### About this task
When a line of the entries contains "only", please list that line.

### Provided records
───

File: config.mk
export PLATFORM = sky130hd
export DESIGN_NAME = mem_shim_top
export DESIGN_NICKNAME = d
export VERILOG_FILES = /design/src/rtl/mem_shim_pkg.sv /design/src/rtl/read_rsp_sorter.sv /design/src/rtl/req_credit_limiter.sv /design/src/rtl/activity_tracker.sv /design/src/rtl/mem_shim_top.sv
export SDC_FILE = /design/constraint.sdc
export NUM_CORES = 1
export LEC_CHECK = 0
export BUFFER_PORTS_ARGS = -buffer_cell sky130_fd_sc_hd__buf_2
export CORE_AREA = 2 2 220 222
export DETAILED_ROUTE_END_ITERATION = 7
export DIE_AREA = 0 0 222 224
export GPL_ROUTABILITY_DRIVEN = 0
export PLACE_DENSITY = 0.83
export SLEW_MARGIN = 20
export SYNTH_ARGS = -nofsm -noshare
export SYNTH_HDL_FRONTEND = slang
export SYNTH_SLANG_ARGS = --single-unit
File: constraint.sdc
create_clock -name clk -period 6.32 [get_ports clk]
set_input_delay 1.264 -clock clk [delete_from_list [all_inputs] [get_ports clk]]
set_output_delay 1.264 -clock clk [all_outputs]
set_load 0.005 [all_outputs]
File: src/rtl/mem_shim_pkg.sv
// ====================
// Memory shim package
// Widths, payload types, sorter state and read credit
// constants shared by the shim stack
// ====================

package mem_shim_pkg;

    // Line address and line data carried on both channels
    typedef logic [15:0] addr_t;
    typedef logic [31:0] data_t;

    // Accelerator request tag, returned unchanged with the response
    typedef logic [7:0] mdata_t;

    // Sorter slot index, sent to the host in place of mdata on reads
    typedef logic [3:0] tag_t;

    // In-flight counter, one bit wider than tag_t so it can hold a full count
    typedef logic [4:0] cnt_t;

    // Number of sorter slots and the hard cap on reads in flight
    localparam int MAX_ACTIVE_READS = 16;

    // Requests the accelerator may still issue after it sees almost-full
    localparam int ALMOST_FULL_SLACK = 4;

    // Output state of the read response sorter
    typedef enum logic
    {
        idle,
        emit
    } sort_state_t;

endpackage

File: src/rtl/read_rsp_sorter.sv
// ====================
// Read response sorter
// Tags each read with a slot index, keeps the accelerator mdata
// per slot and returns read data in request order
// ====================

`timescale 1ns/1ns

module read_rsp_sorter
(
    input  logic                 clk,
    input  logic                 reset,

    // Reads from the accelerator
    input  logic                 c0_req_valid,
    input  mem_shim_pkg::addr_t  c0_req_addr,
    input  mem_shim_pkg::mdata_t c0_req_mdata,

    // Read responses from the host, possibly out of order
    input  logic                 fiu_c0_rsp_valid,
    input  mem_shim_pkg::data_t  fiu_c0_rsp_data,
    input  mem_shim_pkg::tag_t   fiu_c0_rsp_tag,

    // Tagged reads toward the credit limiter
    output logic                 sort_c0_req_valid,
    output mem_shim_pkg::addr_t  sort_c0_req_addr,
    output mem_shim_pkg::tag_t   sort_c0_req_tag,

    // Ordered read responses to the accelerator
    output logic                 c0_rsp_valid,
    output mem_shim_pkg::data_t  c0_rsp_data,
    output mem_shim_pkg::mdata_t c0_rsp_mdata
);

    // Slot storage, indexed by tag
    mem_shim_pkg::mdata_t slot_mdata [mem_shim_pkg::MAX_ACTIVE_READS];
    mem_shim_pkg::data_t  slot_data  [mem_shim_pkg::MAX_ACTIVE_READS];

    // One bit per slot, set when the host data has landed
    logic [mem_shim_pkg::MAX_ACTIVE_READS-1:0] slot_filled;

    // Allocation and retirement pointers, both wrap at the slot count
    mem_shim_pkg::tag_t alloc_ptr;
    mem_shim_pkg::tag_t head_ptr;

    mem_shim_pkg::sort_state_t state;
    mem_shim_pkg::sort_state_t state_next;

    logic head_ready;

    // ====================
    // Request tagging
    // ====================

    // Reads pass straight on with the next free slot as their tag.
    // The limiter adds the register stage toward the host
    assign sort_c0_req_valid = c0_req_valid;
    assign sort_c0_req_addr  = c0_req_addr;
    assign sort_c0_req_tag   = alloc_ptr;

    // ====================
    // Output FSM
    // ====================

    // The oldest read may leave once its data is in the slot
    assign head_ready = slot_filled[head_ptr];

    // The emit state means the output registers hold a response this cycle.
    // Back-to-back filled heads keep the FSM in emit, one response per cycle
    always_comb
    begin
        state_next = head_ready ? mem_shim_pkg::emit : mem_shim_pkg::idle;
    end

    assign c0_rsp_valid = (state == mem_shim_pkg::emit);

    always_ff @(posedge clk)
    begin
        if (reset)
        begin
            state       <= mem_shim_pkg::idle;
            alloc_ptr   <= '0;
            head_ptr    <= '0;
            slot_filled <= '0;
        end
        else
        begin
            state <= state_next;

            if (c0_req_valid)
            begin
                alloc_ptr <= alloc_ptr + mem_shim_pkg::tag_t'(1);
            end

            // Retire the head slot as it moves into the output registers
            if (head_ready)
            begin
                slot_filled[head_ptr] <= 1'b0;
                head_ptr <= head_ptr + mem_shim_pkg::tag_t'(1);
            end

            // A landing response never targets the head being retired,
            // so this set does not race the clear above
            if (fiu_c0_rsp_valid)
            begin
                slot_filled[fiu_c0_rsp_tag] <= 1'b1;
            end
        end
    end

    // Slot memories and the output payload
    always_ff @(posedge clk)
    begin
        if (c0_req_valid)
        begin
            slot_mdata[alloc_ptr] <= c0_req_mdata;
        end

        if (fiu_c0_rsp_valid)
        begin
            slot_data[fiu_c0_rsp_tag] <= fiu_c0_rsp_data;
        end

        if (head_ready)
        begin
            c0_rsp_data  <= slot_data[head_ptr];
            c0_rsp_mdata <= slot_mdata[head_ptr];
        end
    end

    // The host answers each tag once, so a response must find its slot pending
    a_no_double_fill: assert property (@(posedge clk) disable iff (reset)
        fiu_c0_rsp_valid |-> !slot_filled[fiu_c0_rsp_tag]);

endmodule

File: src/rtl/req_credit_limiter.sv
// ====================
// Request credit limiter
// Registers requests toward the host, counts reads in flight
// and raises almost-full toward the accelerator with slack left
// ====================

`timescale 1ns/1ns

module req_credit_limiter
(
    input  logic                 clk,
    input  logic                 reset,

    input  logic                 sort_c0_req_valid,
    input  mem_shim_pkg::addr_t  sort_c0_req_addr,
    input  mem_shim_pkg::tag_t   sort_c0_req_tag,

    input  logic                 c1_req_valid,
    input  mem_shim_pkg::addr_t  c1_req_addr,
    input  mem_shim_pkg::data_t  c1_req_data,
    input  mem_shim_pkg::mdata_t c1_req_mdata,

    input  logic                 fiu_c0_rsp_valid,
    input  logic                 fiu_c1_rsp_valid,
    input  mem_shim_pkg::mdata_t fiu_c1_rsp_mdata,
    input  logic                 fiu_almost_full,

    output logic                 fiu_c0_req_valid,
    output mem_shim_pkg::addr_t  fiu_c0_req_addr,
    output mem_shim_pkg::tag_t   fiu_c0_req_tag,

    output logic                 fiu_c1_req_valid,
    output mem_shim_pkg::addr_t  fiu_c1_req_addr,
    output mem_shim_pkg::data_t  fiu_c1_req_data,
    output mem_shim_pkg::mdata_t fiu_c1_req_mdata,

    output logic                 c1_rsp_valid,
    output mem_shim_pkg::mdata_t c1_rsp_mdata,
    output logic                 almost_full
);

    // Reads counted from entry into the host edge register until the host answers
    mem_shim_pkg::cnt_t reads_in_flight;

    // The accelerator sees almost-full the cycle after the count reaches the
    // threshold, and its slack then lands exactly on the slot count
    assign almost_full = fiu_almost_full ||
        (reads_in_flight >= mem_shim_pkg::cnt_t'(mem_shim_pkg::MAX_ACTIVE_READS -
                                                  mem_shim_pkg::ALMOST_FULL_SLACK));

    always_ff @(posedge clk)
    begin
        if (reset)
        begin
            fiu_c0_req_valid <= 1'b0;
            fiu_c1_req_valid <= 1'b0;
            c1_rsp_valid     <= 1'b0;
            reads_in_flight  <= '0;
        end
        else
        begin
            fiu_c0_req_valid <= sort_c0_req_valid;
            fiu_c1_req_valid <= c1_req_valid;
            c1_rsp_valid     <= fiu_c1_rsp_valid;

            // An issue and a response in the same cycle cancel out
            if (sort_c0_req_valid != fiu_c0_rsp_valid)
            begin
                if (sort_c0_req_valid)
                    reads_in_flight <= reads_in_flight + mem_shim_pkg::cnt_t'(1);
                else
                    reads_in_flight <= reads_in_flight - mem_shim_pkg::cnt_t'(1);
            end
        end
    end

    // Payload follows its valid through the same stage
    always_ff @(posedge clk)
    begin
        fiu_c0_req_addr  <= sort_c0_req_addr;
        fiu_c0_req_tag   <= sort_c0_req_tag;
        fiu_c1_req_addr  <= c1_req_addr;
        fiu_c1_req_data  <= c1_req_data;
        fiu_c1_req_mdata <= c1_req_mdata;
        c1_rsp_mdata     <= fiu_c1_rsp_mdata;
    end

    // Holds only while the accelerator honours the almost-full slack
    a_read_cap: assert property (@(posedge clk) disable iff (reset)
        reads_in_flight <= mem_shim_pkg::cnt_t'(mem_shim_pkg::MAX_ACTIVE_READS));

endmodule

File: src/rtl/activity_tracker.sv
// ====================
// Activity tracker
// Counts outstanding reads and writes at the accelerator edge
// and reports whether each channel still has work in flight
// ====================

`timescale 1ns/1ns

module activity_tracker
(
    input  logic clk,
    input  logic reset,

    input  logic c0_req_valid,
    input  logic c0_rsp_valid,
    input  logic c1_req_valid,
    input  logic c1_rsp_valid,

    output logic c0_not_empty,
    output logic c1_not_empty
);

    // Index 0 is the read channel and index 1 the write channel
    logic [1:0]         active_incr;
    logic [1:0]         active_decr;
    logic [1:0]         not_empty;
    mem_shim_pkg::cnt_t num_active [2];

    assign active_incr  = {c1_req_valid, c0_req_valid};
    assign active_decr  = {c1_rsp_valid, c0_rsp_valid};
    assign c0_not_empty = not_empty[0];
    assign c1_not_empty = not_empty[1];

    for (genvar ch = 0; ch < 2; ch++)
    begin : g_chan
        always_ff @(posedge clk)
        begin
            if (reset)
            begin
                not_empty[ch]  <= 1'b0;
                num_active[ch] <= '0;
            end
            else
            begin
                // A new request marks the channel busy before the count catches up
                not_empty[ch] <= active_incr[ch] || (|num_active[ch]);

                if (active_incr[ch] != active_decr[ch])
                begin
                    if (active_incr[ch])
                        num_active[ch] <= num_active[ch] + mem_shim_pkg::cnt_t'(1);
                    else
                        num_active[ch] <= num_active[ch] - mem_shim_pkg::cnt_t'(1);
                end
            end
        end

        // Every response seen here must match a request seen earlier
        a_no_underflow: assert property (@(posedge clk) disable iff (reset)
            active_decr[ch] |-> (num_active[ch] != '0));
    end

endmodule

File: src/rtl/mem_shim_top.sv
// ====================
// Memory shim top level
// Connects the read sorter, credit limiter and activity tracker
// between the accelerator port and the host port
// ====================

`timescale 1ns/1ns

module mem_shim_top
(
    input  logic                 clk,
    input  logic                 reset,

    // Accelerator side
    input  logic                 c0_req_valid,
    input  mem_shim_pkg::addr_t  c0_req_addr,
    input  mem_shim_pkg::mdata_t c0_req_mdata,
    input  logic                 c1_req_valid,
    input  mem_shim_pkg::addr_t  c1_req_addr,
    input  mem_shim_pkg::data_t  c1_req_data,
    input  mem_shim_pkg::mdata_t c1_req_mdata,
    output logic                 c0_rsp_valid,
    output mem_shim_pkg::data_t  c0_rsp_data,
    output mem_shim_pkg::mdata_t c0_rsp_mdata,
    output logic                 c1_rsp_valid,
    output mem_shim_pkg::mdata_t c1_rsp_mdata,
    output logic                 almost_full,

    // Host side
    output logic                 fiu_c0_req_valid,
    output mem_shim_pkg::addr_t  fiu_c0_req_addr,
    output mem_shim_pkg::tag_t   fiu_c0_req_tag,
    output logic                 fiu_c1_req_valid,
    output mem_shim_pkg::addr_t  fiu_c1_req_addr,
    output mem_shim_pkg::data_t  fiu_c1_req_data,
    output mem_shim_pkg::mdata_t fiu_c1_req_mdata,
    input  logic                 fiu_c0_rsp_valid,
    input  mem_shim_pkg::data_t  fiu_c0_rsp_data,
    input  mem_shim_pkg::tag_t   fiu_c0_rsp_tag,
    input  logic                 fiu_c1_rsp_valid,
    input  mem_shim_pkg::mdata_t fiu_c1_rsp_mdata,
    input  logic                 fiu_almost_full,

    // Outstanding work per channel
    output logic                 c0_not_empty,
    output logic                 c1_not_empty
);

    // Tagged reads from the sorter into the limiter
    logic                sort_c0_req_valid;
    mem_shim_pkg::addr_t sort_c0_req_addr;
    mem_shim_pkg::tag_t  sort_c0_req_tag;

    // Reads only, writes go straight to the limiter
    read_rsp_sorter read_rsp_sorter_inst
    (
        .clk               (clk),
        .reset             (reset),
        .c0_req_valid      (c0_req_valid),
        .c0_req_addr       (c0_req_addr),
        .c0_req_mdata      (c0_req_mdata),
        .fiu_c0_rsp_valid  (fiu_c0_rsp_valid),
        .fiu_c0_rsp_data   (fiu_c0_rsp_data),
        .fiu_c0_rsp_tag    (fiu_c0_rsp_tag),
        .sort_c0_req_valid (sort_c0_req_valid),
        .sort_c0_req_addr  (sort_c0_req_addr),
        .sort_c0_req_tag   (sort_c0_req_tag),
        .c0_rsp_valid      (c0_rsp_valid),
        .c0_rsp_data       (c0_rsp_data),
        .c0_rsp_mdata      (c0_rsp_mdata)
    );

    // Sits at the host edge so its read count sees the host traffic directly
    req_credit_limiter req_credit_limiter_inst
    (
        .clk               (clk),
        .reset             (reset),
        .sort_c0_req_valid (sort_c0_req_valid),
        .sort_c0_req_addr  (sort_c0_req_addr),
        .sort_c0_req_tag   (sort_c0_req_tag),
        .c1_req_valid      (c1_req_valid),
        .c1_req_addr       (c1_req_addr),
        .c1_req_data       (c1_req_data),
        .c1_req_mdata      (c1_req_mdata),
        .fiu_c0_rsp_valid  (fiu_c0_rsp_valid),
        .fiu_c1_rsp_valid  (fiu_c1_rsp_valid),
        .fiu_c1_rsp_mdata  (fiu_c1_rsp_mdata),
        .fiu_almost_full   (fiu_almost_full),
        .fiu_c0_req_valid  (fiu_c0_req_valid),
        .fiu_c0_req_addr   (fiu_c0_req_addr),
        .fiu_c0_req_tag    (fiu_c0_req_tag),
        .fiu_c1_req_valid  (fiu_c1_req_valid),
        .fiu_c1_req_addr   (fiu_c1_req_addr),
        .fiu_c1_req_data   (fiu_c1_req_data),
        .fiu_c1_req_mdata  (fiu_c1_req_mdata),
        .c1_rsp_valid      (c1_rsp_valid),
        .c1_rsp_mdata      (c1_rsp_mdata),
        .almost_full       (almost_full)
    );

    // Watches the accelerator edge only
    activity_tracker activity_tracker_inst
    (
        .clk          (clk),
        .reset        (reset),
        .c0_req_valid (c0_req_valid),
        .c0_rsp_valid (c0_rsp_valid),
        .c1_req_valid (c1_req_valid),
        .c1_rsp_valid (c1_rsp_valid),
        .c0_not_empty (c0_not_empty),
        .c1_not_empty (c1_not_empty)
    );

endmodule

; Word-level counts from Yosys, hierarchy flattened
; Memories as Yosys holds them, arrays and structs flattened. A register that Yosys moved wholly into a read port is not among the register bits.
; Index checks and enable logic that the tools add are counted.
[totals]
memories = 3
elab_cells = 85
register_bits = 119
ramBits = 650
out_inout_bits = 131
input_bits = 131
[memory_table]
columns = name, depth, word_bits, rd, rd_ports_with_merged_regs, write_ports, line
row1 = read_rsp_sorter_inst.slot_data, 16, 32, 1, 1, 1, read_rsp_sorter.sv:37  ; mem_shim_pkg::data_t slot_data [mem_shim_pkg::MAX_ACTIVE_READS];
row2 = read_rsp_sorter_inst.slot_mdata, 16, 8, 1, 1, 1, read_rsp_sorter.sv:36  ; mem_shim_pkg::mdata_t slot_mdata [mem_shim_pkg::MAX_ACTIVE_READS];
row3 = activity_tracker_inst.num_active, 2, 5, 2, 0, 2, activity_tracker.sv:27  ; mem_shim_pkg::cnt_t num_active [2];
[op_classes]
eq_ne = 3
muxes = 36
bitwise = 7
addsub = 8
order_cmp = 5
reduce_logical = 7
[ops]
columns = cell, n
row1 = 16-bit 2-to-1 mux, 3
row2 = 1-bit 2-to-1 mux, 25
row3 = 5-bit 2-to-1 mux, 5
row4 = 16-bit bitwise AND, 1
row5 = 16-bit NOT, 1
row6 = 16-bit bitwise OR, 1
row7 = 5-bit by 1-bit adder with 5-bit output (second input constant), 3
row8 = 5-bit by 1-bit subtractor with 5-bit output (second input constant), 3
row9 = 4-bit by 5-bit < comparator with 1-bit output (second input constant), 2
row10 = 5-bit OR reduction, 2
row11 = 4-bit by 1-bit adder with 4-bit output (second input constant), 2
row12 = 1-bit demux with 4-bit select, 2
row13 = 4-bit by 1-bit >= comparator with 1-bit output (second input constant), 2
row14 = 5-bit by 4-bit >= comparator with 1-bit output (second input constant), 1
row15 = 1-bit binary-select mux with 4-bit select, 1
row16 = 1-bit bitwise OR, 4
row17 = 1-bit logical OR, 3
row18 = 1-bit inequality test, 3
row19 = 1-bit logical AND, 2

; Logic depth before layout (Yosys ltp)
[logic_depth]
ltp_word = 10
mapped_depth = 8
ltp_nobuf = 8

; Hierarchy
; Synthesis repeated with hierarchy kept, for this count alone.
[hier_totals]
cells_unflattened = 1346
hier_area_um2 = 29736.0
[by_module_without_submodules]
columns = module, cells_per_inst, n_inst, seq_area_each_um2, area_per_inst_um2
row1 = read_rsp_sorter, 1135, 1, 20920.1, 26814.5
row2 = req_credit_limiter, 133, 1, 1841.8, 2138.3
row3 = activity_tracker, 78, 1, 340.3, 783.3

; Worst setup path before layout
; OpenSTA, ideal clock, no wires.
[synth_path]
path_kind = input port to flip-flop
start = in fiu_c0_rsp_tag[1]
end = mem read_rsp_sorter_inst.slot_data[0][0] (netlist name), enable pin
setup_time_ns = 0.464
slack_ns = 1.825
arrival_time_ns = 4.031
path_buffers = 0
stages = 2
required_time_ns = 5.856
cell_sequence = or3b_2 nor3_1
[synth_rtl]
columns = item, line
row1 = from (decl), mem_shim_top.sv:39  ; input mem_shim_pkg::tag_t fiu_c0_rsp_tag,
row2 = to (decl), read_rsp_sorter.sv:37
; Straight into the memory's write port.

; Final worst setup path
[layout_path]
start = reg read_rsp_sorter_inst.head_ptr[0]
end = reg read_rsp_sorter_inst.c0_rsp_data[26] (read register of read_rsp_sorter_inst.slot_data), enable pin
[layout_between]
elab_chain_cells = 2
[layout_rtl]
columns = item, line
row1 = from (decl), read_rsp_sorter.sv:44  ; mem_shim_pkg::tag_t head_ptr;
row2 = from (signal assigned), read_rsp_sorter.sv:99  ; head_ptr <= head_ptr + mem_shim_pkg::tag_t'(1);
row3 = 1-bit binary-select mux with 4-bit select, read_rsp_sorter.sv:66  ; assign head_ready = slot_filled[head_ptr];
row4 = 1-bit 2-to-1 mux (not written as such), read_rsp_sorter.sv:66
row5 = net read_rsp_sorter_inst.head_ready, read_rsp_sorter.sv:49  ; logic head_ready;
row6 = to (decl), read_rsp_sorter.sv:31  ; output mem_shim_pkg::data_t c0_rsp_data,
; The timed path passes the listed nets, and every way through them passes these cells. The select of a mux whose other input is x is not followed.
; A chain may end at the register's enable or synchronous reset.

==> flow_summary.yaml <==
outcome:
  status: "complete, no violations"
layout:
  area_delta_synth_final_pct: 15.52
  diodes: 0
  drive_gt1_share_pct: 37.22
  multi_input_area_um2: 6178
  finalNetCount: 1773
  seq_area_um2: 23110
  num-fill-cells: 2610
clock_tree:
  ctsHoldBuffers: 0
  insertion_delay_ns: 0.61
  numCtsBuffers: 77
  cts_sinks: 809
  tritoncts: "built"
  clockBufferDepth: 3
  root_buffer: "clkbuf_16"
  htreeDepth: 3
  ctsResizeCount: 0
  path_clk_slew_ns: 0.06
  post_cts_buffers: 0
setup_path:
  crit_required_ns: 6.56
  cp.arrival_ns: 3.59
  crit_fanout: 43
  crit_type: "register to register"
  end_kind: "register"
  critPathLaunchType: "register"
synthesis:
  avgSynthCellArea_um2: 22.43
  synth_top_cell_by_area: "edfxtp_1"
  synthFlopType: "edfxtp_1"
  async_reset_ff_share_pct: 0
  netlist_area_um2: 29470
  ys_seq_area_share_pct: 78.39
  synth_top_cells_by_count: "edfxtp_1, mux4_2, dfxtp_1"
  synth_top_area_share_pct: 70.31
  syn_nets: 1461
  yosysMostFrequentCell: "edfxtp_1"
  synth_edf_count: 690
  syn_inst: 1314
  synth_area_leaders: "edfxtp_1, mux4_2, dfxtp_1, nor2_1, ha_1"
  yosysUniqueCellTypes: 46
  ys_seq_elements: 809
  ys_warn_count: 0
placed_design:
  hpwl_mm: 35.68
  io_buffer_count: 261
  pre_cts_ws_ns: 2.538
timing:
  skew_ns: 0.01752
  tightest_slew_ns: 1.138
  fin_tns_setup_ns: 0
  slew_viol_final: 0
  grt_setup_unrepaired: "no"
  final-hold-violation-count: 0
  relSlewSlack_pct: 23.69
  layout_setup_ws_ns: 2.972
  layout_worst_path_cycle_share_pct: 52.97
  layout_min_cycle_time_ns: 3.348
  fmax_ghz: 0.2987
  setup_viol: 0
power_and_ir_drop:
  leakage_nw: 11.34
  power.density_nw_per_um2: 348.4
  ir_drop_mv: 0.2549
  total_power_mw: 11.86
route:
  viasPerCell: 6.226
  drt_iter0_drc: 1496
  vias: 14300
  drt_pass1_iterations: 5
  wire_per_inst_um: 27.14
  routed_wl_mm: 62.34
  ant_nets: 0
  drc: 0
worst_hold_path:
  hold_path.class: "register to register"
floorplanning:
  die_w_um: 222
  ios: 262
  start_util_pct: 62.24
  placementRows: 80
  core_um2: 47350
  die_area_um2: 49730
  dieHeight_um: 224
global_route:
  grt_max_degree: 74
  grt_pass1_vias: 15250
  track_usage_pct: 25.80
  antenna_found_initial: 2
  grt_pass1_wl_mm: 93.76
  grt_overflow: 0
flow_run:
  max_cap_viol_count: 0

───

### Result
    // Holds only while the accelerator honours the almost-full slack
    // Reads only, writes go straight to the limiter
    // Watches the accelerator edge only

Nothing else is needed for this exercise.